Ciertamente, el mundo de Russell carece de la precisa definición de otras utopías. Tiene el tono de una ensoñación, tanto por su vaguedad como por los detalles que va aportando, tan inconexos como evocadores: “Luz y calor se obtenían del agua… En las grandes ocasiones, la luz generada rivalizaba con la del sol. Toda la atmósfera parecía en llamas. El efecto era mágico. La cosa más pequeña se hacía visible y todo ganaba belleza. Los hombres parecían más varoniles y las mujeres más hermosas. Tónicos vivificantes y aromas arrebatadores se difuminaban en la atmósfera a placer. Se derrochaba talento en producir esencias y tinturas y estimulantes de delicadeza paradisíaca”.

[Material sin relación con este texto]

## run.sh

```bash
#!/bin/bash
# OpenROAD 26Q1-2900-gdf79404cd8, Yosys 0.63+post, stock flow scripts
make -C /OpenROAD-flow-scripts/flow DESIGN_CONFIG=/design/flow/config.mk WORK_HOME=/design/flow/orfs finish
```

## design.v

```verilog
`timescale 1ns / 1ps
module D_Register #(
    parameter bits = 8
) (
    input logic clk,
    input logic rst_n,
    input logic en,
    input logic [bits-1:0] d,
    output logic [bits-1:0] q
);
  always @(posedge clk, negedge rst_n) begin
    if (~rst_n) q <= '0;
    else if (en) q <= d;
    else q <= q;
  end
endmodule
module FIR_filter #(
    parameter n = 4,
    m = 4
) (
    clk,
    rst_n,
    en,
    x,
    y
);
  input clk, rst_n, en;
  input [m+n-1:0] x;
  output [(2*m+2*n)-1:0] y;
  logic [m+n-1:0] xn[3:0];
  logic [(2*m+2*n)-1:0] mult[4:0];
  logic [(2*m+2*n)-1:0] sig[3:0];
  logic [m+n-1:0] h[4:0];
  assign h[0] = 10'h003;
  assign h[1] = 10'h001;
  assign h[2] = 10'h080;
  assign h[3] = 10'h001;
  assign h[4] = 10'h003;
  D_Register #(
      .bits(m + n)
  ) RegisterN (
      .clk(clk),
      .rst_n(rst_n),
      .en(en),
      .d(x),
      .q(xn[0])
  );
  D_Register #(
      .bits(m + n)
  ) RegisterN_1 (
      .clk(clk),
      .rst_n(rst_n),
      .en(en),
      .d(xn[0]),
      .q(xn[1])
  );
  D_Register #(
      .bits(m + n)
  ) RegisterN_2 (
      .clk(clk),
      .rst_n(rst_n),
      .en(en),
      .d(xn[1]),
      .q(xn[2])
  );
  D_Register #(
      .bits(m + n)
  ) RegisterN_3 (
      .clk(clk),
      .rst_n(rst_n),
      .en(en),
      .d(xn[2]),
      .q(xn[3])
  );
  mult_fixedPoint #(
      .n1(n),
      .n2(n),
      .m1(m),
      .m2(m)
  ) mult1 (
      .a  (x),
      .b  (h[0]),
      .out(mult[0])
  );
  mult_fixedPoint #(
      .n1(n),
      .n2(n),
      .m1(m),
      .m2(m)
  ) mult2 (
      .a  (xn[0]),
      .b  (h[1]),
      .out(mult[1])
  );
  mult_fixedPoint #(
      .n1(n),
      .n2(n),
      .m1(m),
      .m2(m)
  ) mult3 (
      .a  (xn[1]),
      .b  (h[2]),
      .out(mult[2])
  );
  mult_fixedPoint #(
      .n1(n),
      .n2(n),
      .m1(m),
      .m2(m)
  ) mult4 (
      .a  (xn[2]),
      .b  (h[3]),
      .out(mult[3])
  );
  mult_fixedPoint #(
      .n1(n),
      .n2(n),
      .m1(m),
      .m2(m)
  ) mult5 (
      .a  (xn[3]),
      .b  (h[4]),
      .out(mult[4])
  );
  adder_fixedPoint #(
      .m1(2 * m),
      .m2(2 * m),
      .n1(2 * n),
      .n2(2 * n)
  ) add1 (
      .a  (mult[0]),
      .b  (mult[1]),
      .sum(sig[0])
  );
  adder_fixedPoint #(
      .m1(2 * m),
      .m2(2 * m),
      .n1(2 * n),
      .n2(2 * n)
  ) add2 (
      .a  (sig[0]),
      .b  (mult[2]),
      .sum(sig[1])
  );
  adder_fixedPoint #(
      .m1(2 * m),
      .m2(2 * m),
      .n1(2 * n),
      .n2(2 * n)
  ) add3 (
      .a  (sig[1]),
      .b  (mult[3]),
      .sum(sig[2])
  );
  adder_fixedPoint #(
      .m1(2 * m),
      .m2(2 * m),
      .n1(2 * n),
      .n2(2 * n)
  ) add4 (
      .a  (sig[2]),
      .b  (mult[4]),
      .sum(sig[3])
  );
  assign y = sig[3];
endmodule
module adder_fixedPoint #(
    parameter n1 = 4,
    n2 = 4,
    m1 = 4,
    m2 = 4
) (
    a,
    b,
    sum,
    co
);
  input [n1+m1-1:0] a;
  input [n2+m2-1:0] b;
  localparam maxn = (n1 > n2) ? n1 : n2;
  localparam maxm = (m1 > m2) ? m1 : m2;
  logic switch = m1 > m2;
  output logic [maxn+maxm-1:0] sum;
  output logic co;
  assign {co, sum} = switch ? (a + (b << (m1 - m2))) : (b + (a << (m2 - m1)));
endmodule
module mult_fixedPoint #(
    parameter n1 = 4,
    n2 = 4,
    m1 = 4,
    m2 = 4
) (
    a,
    b,
    out
);
  input [n1+m1-1:0] a;
  input [n2+m2-1:0] b;
  output [n1+n2+m2+m1-1:0] out;
  assign out = a*b;
endmodule
```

Por otro lado, en la utopía de Russell prima la individualidad por encima de la tutela estatal propia de las idealizaciones socialistas; pero, al mismo tiempo, hay poco espacio para la privacidad. Todos se vigilan unos a otros; los artistas que ofenden a alguien son encarcelados (“el sarcasmo no solía ser bien recibido y eso sólo entre amigos íntimos”) y la represión sexual es la norma (“La pureza, entre todas las cosas, era lo que más celosamente se guardaba. Los impuros incorregibles eran encerrados para siempre. Hombres y mujeres eran tratados igual por la policía y los tribunales”). Para obtener un certificado de matrimonio, la pareja solicitante debía contestar bajo juramento a un largo y serio interrogatorio.
En contraposición a ese ambiente opresivo y policial, el progreso tecnológico y el bienestar material han experimentado un gran salto adelante. La jornada laboral se ha reducido y los extremos de riqueza y pobreza se han eliminado. Incluso el racismo ha sido superado, un detalle este a destacar en una época en la que la actitud hacia los negros en Estados Unidos era cualquier cosa menos amigable.
Habida cuenta de su actitud conservadora, resulta sorprendente y hasta contradictorio la visión de Russell acerca de los roles de género: “Muchos de los hombres intercambiaban su lugar con las mujeres y se convertían esencialmente en amos de casa. Las tareas domésticas, en buena medida, habían pasado a estar en sus manos. Descubrieron su gusto por ellas al mismo tiempo que el otro sexo las detestaba”. En esta inversión de los papeles tradicionales, todos los médicos del país son ya mujeres.
Russell abogaba por una reforma moral más que política. Contrasta el pasado de Sub-Coelum –y presente del escritor–, en el que todos los aspectos de la sociedad son repudiables (clérigos poco formados, abogados corruptos, hábitos sociales veniales y estúpidos…), con su presente, más feliz y eficiente. En el mundo imaginado por Russell, “los vicios, en gran medida, se habían eliminado o habían acabado por desaparecer”. Esto incluía el abuso del alcohol y el tabaco, el juego y los combates deportivos. “Una mejora en el sentido común y la sabiduría práctica fue el destacable resultado de la nueva vida”. Y, sin embargo, con la vaguedad a la que hacíamos referencia, Russell nunca llega a explicar con detalle cómo se lleva a cabo la reforma que dará lugar a esa nueva sociedad.
La fantasía utópica está cargada con un buen montón de excentricidades: la gente mata a los pollos más humanamente: con guillotinas; crían monos inteligentes y construyen hospitales y templos para ellos; plantan árboles y arbustos en los bosques para “darles más variedad”; se domestican ardillas, los cementerios son los lugares más hermosos y se anima a los pájaros a anidar en las tumbas; roncar, silbar y los timbres de las puertas se han eliminado; entrenan a sus cerdos para comer con moderación; hay diez páginas dedicadas a glosar las sorprendentes capacidades de las ratas…
En definitiva, una obra difícil de clasificar. ¿Se toma en serio a sí misma? ¿Es una utopía conservadora o progresista? ¿Ambas a la vez? ¿Creía realmente el autor en las extravagancias con las que salpicó toda la obra?